(Stored items)
◆ ◆ ◆ ◆ ◆ ◆ ◆

This is an optimization exercise on Yosys and OpenROAD, whose aim is small area, not a production implementation.
Function was checked by simulation only, so behaviour that the tests miss may differ from the original.
Power figures rest on the tool's default switching activity, not on a simulated workload.

run 1:
// motorPwmTop
module motorPwmTop (
    input  logic        clk,
    input  logic        rstN,
    input  logic        regWe,
    input  logic [5:0]  regAddr,
    input  logic [31:0] regWdata,
    output logic [2:0]  pwm,
    output logic [2:0]  stepIdx,
    output logic        stepStart,
    output logic        stepEnd,
    output logic [47:0] lost,
    output logic [2:0]  lostValid
);
    logic        enable;
    logic [11:0] pwmLen;
    logic [11:0] pwmMin;
    logic [23:0] stepLen;
    logic [47:0] levels;
    logic        reportValid;
    motorRegs regs0 (
        .clk      (clk),
        .rstN     (rstN),
        .regWe    (regWe),
        .regAddr  (regAddr),
        .regWdata (regWdata),
        .stepIdx  (stepIdx),
        .enable   (enable),
        .pwmLen   (pwmLen),
        .pwmMin   (pwmMin),
        .stepLen  (stepLen),
        .levels   (levels)
    );
    stepSequencer seq0 (
        .clk       (clk),
        .rstN      (rstN),
        .enable    (enable),
        .stepLen   (stepLen),
        .stepIdx   (stepIdx),
        .stepStart (stepStart),
        .stepEnd   (stepEnd)
    );
    always_ff @(posedge clk) begin
        if (!rstN) begin
            reportValid <= 1'b0;
        end else begin
            reportValid <= stepEnd;
        end
    end
    assign lostValid = {3{reportValid}};
    for (genvar p = 0; p < 3; p++) begin : genPhase
        pwmGenerator gen (
            .clk     (clk),
            .rstN    (rstN),
            .enable  (enable),
            .pwmLen  (pwmLen),
            .pwmMin  (pwmMin),
            .stepEnd (stepEnd),
            .level   (levels[p*16 +: 16]),
            .pwm     (pwm[p]),
            .lost    (lost[p*16 +: 16])
        );
    end
endmodule
clock: 8.0 ns
lec_check: 0
cap_margin: 20
core_margin: 2
core_utilization: 40
gpl_timing_driven: 0
slew_margin: 20
standard.sh (not shown) runs the stock make flow with config.mk's settings and CLKGATE_MAP_FILE= SYNTH_SCRIPT=/design/flow/synth_recipe.tcl, a recipe that flattens the netlist after the stock synthesis.
==> flow/flow/run.sh <==
#!/bin/bash
# Standard layout, with synthesis mapping the logic for area (no full-adder
# extraction, an area-oriented ABC script; registers untouched), small port
# buffers and a clock tree of small buffers without dummy loads.
set -euo pipefail
here=$(pwd)
export MY_ABC_SCRIPT=$here/flow/area.abc
bash standard.sh \
  SYNTH_SCRIPT=$here/flow/mysynth.tcl \
  ADDER_MAP_FILE= \
  "BUFFER_PORTS_ARGS=-buffer_cell sky130_fd_sc_hd__buf_1" \
  "CTS_ARGS=-sink_clustering_enable -repair_clock_nets -dont_use_dummy_load -buf_list {sky130_fd_sc_hd__clkbuf_4} -sink_clustering_size 8 -sink_clustering_max_diameter 50" \
  finish > standard.log 2>&1
==> flow/flow/area.abc <==
&get -n
&st
&deepsyn -T 120
&st
&dch
&nf -R 1000 -p
&put
topo
dnsize -c
==> flow/flow/mysynth.tcl <==
proc synth {args} { yosys synth -nofsm -noshare {*}$args }
set fh [open $::env(SCRIPTS_DIR)/synth.tcl]
set txt [read $fh]
close $fh
if {[info exists ::env(MY_ABC_SCRIPT)] && $::env(MY_ABC_SCRIPT) ne ""} {
  set txt [string map [list {log_cmd abc {*}$abc_args} {log_cmd abc -script $::env(MY_ABC_SCRIPT) {*}[lrange $abc_args 2 end]}] $txt]
}
eval $txt
# left out here: clear keep_hierarchy, flatten, clean up, hide names made inside functions, write 1_2_yosys.v
Input-level comparison between run 2 and run 1:
==> flow/run.sh (new file) <==
#!/bin/bash
# synth_recipe.tcl (not shown) runs the flow's synth.tcl, then flattens the netlist and writes it again
# the make line also repeats each setting of config.mk as NAME=value (left out here)
make -C /OpenROAD-flow-scripts/flow DESIGN_CONFIG=/design/flow/config.mk WORK_HOME=/design/flow/orfs CLKGATE_MAP_FILE= SYNTH_SCRIPT=/design/flow/synth_recipe.tcl finish
-- flow/config.mk --
<<< run 1, line 7
export LEC_CHECK = 0
export CAP_MARGIN = 20
>>> run 2, line 7
export LEC_CHECK = 0
export ABC_AREA = 1
export CAP_MARGIN = 20
removed: flow/flow/run.sh
removed: flow/flow/area.abc
removed: flow/flow/mysynth.tcl
removed: flow/standard.sh
==> run summary <==
- Compared run 2 vs run 1, and maximum operating frequency is up in run 2.
- Going from run 1 to run 2, the total power was found to have gone up by about 40%.
- Number of cells upsized or downsized after cts: higher on run 2
- When run 2 is set beside run 1, its ratio of routed vias to standard cells turns out to be about 10% smaller.
- Going from run 1 to run 2, core utilization saw an increase, power spent charging and discharging nets saw an increase, leakage power of the design saw an increase.
- Taking run 2 as 1.0, run 1 lands at 0.828 on area after synthesis.
- Areal power density over the cells was lower in the run labelled run 1.
- Higher clock skew among run 2 and run 1: run 1
Modified inputs, run 3 compared to run 2
==> flow/flow/run.sh (new file) <==
#!/bin/bash
# Standard layout, with synthesis mapping the logic for area: no full-adder
# extraction and an area-oriented ABC script. Registers are untouched.
set -euo pipefail
here=$(pwd)
export MY_ABC_SCRIPT=$here/flow/area.abc
bash standard.sh SYNTH_SCRIPT=$here/flow/mysynth.tcl ADDER_MAP_FILE= finish > standard.log 2>&1
==> flow/flow/area.abc (new file) <==
&get -n
&st
&dch
&nf -R 1000
&put
topo
dnsize -c
==> flow/flow/mysynth.tcl (new file) <==
proc synth {args} { yosys synth -nofsm -noshare {*}$args }
set fh [open $::env(SCRIPTS_DIR)/synth.tcl]
set txt [read $fh]
close $fh
if {[info exists ::env(MY_ABC_SCRIPT)] && $::env(MY_ABC_SCRIPT) ne ""} {
  set txt [string map [list {log_cmd abc {*}$abc_args} {log_cmd abc -script $::env(MY_ABC_SCRIPT) {*}[lrange $abc_args 2 end]}] $txt]
}
eval $txt
# left out here: clear keep_hierarchy, flatten, clean up, hide names made inside functions, write 1_2_yosys.v
==> flow/standard.sh (new file) <==
#!/bin/bash
# synth_recipe.tcl (not shown) runs the flow's synth.tcl, then flattens the netlist and writes it again
# the make line also repeats each setting of config.mk as NAME=value (left out here)
make -C /OpenROAD-flow-scripts/flow DESIGN_CONFIG=/design/flow/config.mk WORK_HOME=/design/flow/orfs CLKGATE_MAP_FILE= SYNTH_SCRIPT=/design/flow/synth_recipe.tcl "${@:-finish}"
-- flow/config.mk --
<<< run 2, line 7
export LEC_CHECK = 0
export ABC_AREA = 1
export CAP_MARGIN = 20
>>> run 3, line 7
export LEC_CHECK = 0
export CAP_MARGIN = 20
removed: flow/run.sh
### Flow results
Compared with run 2, in run 3 multi-input logic portion of the cell area fell 2.2 points; number of cells on the worst reg-to-reg path fell 40%; worst-path maximum fanout rose 12; arrival time of the worst setup path rose 0.07 ns.
Run 3 reports a higher share of the yosys chip area belonging to registers than run 2 does.
Going from run 2 to run 3, power per standard cell area now larger; share of final layout cell area taken by clock buffers and inverters now larger; power now smaller.
Measured against run 2, the detailed route wirelength on metal3 of run 3 comes out at 0.54 times the reference value.
The dominant combinational cell family by area after synthesis comes out compound AO/OA/AOI/OAI gates in one run and simple AND/OR/NAND/NOR gates in the other, namely in run 3 and run 2 respectively.
Between run 2 and run 3, the number of instances in the placed design is lower for run 3.
Here is what was changed in the inputs of run 4 compared with run 3.
==> flow/flow/run.sh <==
#!/bin/bash
# Standard layout, with synthesis mapping the logic for area (no full-adder
# extraction, an area-oriented ABC script; registers untouched), small port
# buffers and a clock tree of small buffers without dummy loads.
set -euo pipefail
here=$(pwd)
export MY_ABC_SCRIPT=$here/flow/area.abc
bash standard.sh \
  SYNTH_SCRIPT=$here/flow/mysynth.tcl \
  ADDER_MAP_FILE= \
  "BUFFER_PORTS_ARGS=-buffer_cell sky130_fd_sc_hd__buf_1" \
  "CTS_ARGS=-sink_clustering_enable -repair_clock_nets -dont_use_dummy_load -buf_list {sky130_fd_sc_hd__clkbuf_4 sky130_fd_sc_hd__clkbuf_8}" \
  finish > standard.log 2>&1
==> flow/flow/area.abc <==
&get -n
&st
&deepsyn -T 120
&st
&dch
&nf -R 1000 -p
&put
topo
dnsize -c
==> comparison <==
- As far as area occupied by registers is concerned, run 3 and run 4 perform about the same.
- Between run 3 and run 4, the flow reports clock tree buffer count of the final layout increasing by more than 10%.
- On global routing usage on met1, run 3 tracks run 4 almost exactly.
- For wire length after detailed routing, run 4 and run 3 come out practically identical.
- Run comparison: run 3 cell at the slowest stage of the critical path sky130_fd_sc_hd__dfxtp_2; run 4 cell at the slowest stage of the critical path sky130_fd_sc_hd__dfxtp_4
- genPhase[2].gen.pulseCnt[9] as the worst setup path endpoint was reported by run 4, and genPhase[0].gen.pulseCnt[7] by run 3.

[separate check: timing with driven ports]
No port has a modelled driver above. Below, the same layouts with a new extraction and two added sets of constraints. Step 1 assumes that a clkbuf_16 drives the clock port and a buf_2 every other input. Step 2 also shifts input and output timing later by t, the mid clock arrival at the registers, as if the neighbouring blocks saw the same clock. Slacks: no drivers / after step 1 / after step 2; pairs: no drivers / after step 1.
run	t (ns)	setup slack, ns	pins driven straight from the clock port
run 1	0.887	0.282 / 0.282 / 0.282	1
run 2	0.709	0.411 / 0.411 / 0.411	1
run 3	0.694	0.419 / 0.419 / 0.419	1
run 4	0.723	0.270 / 0.270 / 0.270	1
After both steps every run listed still meets setup and hold.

◆ ◆ ◆ ◆ ◆ ◆ ◆

### WHAT NEEDS TO BE DONE
Set down each line exactly as it appears, starting at the top of the data and ending at the line containing "Function was checked", and include no other lines.

### SOLUTION TO THIS PROBLEM
This is an optimization exercise on Yosys and OpenROAD, whose aim is small area, not a production implementation.
Function was checked by simulation only, so behaviour that the tests miss may differ from the original.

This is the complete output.